28 U.S.C. § 1346(b) (emphasis added). The court concludes that plaintiff's theory of liability is beyond the scope of the limited waiver of sovereign immunity of the FICA, and hence cannot be the basis of a claim under the FTCA. See Rodriguez v. United States, 328 F. Supp. 1389 (D.P.R.1971), aff'd, 455 F.2d 940 (1st Cir.1972) (rejecting FTCA claim based on Puerto Rico's permissive use statute); Craine v. United States, 722 F.2d 1523 (11th Cir.1984); but see Clemens v. United States, 88 F. Supp. 971 (D.Minn. 1950)[1]; Essig v. United States, 675 F. Supp. 84 (E.D.N.Y.1987).
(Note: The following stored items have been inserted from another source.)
This design comes from an exercise in tuning for small area, a short achievable clock period and few clock cycles per item on the open sky130 flow, not from production work.
The RTL was checked by simulation tests, not by an equivalence proof against the original design.
Power and IR drop assume default switching activity.

==> flow/design.v <==
module edit_distance_best_match (
  input  logic        clk,
  input  logic        rst_n,
  input  logic        in_valid,
  output logic        in_ready,
  input  logic [1:0]  in_command,
  input  logic [7:0]  in_char,
  output logic        out_valid,
  input  logic        out_ready,
  output logic        out_found,
  output logic [11:0] out_index,
  input  logic        cfg_valid,
  output logic        cfg_ready,
  input  logic [6:0]  cfg_threshold
);
  localparam int R = 31;             
  localparam logic [1:0] C_QUERY = 2'd0;
  localparam logic [1:0] C_CHAR  = 2'd1;
  localparam logic [1:0] C_CLOSE = 2'd2;
  localparam logic [1:0] C_FIN   = 2'd3;
  logic         in_ready_r;
  logic         take, iq, ic, icl, ifin;
  assign in_ready  = in_ready_r;
  assign cfg_ready = 1'b1;
  assign take      = in_valid && in_ready_r;
  assign iq        = take && in_command == C_QUERY;
  assign ic        = take && in_command == C_CHAR;
  assign icl       = take && in_command == C_CLOSE;
  assign ifin      = take && in_command == C_FIN;
  logic [5:0]   qlen_r;              
  logic [7:0]   qstore_r [R];
  logic [R-1:0] qmask;
  logic [R-1:0] eq_r;
  logic         b_char, b_close, b_fin, restart;
  always_comb begin
    qmask = '0;
    for (int n = 1; n <= R + 1; n++) begin
      if (qlen_r == 6'(n)) begin
        for (int k = 0; k < R; k++) qmask[k] = (k >= R - n);
      end
    end
  end
  always_ff @(posedge clk) begin
    if (iq) begin
      for (int k = 0; k < R - 1; k++) qstore_r[k] <= qstore_r[k+1];
      qstore_r[R-1] <= in_char;
    end
  end
  always_ff @(posedge clk) begin
    for (int k = 0; k < R; k++) eq_r[k] <= (qstore_r[k] == in_char);
  end
  always_ff @(posedge clk) begin
    if (!rst_n) begin
      qlen_r  <= '0;
      b_char  <= 1'b0;
      b_close <= 1'b0;
      b_fin   <= 1'b0;
      restart <= 1'b1;
    end else begin
      b_char  <= ic;
      b_close <= icl;
      b_fin   <= ifin;
      restart <= iq || icl || ifin;
      if (iq && !qlen_r[5]) qlen_r <= qlen_r + 6'd1;
      else if (ifin) qlen_r <= '0;
    end
  end
  logic [R-1:0] pv_r, mv_r;
  logic         sp_r, sm_r;          
  logic [4:0]   score_r;             
  logic [4:0]   pos_r;
  logic         tl_r;                
  logic [5:0]   best_r;              
  logic [11:0]  bidx_r;
  logic [12:0]  wcnt_r;
  logic [5:0]   thr_r, cfgd_r;
  logic         cfgv_r;
  logic [R-1:0] c, xh, xv, ph, mh, phs, mhs;
  logic [4:0]   score_eff;
  logic         lt0, ltp, ltm, closer;
  logic         found;
  always_comb begin
    logic [R-1:0] gg, pp, gn, pn;
    gg = eq_r & pv_r;
    pp = pv_r;
    for (int d = 1; d < R; d = d * 2) begin
      gn = gg;
      pn = pp;
      for (int k = 0; k < R; k++) begin
        if ((k & d) != 0) begin
          gn[k] = gg[k] | (pp[k] & gg[(k & ~(d - 1)) - 1]);
          pn[k] = pp[k] & pp[(k & ~(d - 1)) - 1];
        end
      end
      gg = gn;
      pp = pn;
    end
    c = {gg[R-2:0], 1'b0};
  end
  assign xh  = eq_r | c;
  assign xv  = eq_r | mv_r;
  assign ph  = mv_r | ~(xh | pv_r);
  assign mh  = pv_r & xh;
  assign phs = {ph[R-2:0], 1'b1};
  assign mhs = {mh[R-2:0], 1'b0};
  assign score_eff = score_r + 5'(sp_r) - 5'(sm_r);
  assign lt0    = {1'b0, score_r} < best_r;
  assign ltp    = ({1'b0, score_r} + 6'd1) < best_r;
  assign ltm    = {1'b0, score_r} <= best_r;
  assign closer = !tl_r && !qlen_r[5] && (sp_r ? ltp : (sm_r ? ltm : lt0));
  assign found     = (wcnt_r != '0) && (best_r[5] ? thr_r[5] : (best_r[4:0] <= thr_r[4:0]));
  always_ff @(posedge clk) begin
    if (restart) begin
      pv_r <= qmask;
      mv_r <= ~qmask;
    end else if (b_char) begin
      pv_r <= mhs | ~(xv | phs);
      mv_r <= phs & xv;
    end
  end
  always_ff @(posedge clk) begin
    if (!rst_n) begin
      sp_r    <= 1'b0;
      sm_r    <= 1'b0;
      score_r <= '0;
      pos_r   <= '0;
      tl_r    <= 1'b0;
      best_r  <= 6'd32;
      bidx_r  <= '0;
      wcnt_r  <= '0;
    end else begin
      sp_r    <= b_char && ph[R-1];
      sm_r    <= b_char && mh[R-1];
      score_r <= restart ? qlen_r[4:0] : score_eff;
      if (restart) begin
        pos_r <= '0;
        tl_r  <= 1'b0;
      end else if (b_char && !tl_r) begin
        if (pos_r == 5'd31) tl_r <= 1'b1;
        else pos_r <= pos_r + 5'd1;
      end
      if (b_close && !wcnt_r[12]) begin
        if (closer) begin
          best_r <= {1'b0, score_eff};
          bidx_r <= wcnt_r[11:0];
        end
        wcnt_r <= wcnt_r + 13'd1;
      end
      if (b_fin) begin
        best_r <= 6'd32;
        bidx_r <= '0;
        wcnt_r <= '0;
      end
    end
  end
  always_ff @(posedge clk) begin
    if (!rst_n) begin
      cfgv_r <= 1'b0;
      thr_r  <= 6'd2;
    end else begin
      cfgv_r <= cfg_valid;
      if (cfgv_r) thr_r <= cfgd_r;
    end
  end
  always_ff @(posedge clk) begin
    cfgd_r <= {cfg_threshold[6], (cfg_threshold[6] || cfg_threshold[5]) ? 5'd31 : cfg_threshold[4:0]};
  end
  logic [1:0]  cnt_r;                
  logic        ov_r, of_r, sv_r, sf_r;
  logic [11:0] oi_r, si_r;
  logic        fin_take, out_take;
  assign fin_take = take && in_command == C_FIN;
  assign out_take = ov_r && out_ready;
  always_ff @(posedge clk) begin
    if (!rst_n) begin
      cnt_r      <= '0;
      in_ready_r <= 1'b1;
      ov_r       <= 1'b0;
      sv_r       <= 1'b0;
    end else begin
      cnt_r      <= cnt_r + 2'(fin_take) - 2'(out_take);
      in_ready_r <= out_take || !(cnt_r[1] || (cnt_r[0] && fin_take));
      if (!ov_r || out_ready) begin
        ov_r <= sv_r || b_fin;
        sv_r <= sv_r && b_fin;
      end else if (b_fin) begin
        sv_r <= 1'b1;
      end
    end
  end
  always_ff @(posedge clk) begin
    if (!ov_r || out_ready) begin
      if (sv_r) begin
        of_r <= sf_r;
        oi_r <= si_r;
      end else begin
        of_r <= found;
        oi_r <= found ? bidx_r : '0;
      end
    end
    if (b_fin) begin
      sf_r <= found;
      si_r <= found ? bidx_r : '0;
    end
  end
  assign out_valid = ov_r;
  assign out_found = of_r;
  assign out_index = oi_r;
endmodule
To determine otherwise would be inconsistent with the statutory language of the FTCA. Therefore, as a matter of law, the United States is not liable for Scheu's actions under Minnesota's permissive use statute.

 
CONCLUSION

Based upon a review of the file, record, and proceedings herein, the court concludes, when taking the facts in a light most favorable to plaintiff, that plaintiff has failed to provide sufficient evidence from which a reasonable jury could find that Scheu was acting within the scope of his employment at the time of the accident. Furthermore, the defendant United States is not liable for Scheu's actions under Minnesota's permissive use statute because such liability would exceed the limited waiver of sovereign immunity provided for under the FTCA. Accordingly, IT IS HEREBY ORDERED that defendant's motion for summary judgment is granted. Plaintiff's action is dismissed with prejudice.

*299 LET JUDGMENT BE ENTERED ACCORDINGLY

NOTES

[1] The court is unpersuaded by Western National's reliance on Clemens v. United States, 88 F. Supp. 971 (D.Minn.1950). Clemens stated that Minnesota's permissive use statute expanded the doctrine of respondeat superior. Id. at 973. The Clemens court did not have the benefit of later state court decisions which clarify that the permissive use statute does not disturb the notion of scope of employment. See Reliance Ins. Co. v. Stack, 289 N.W.2d 71, 74-75 (Minn.1979). Rather, the statute holds employers liable in their role as owners. Id. Because the FTCA waives liability for the government as an employer only and not as an owner, the FTCA does not encompass liability for the United States under the permissive use statute.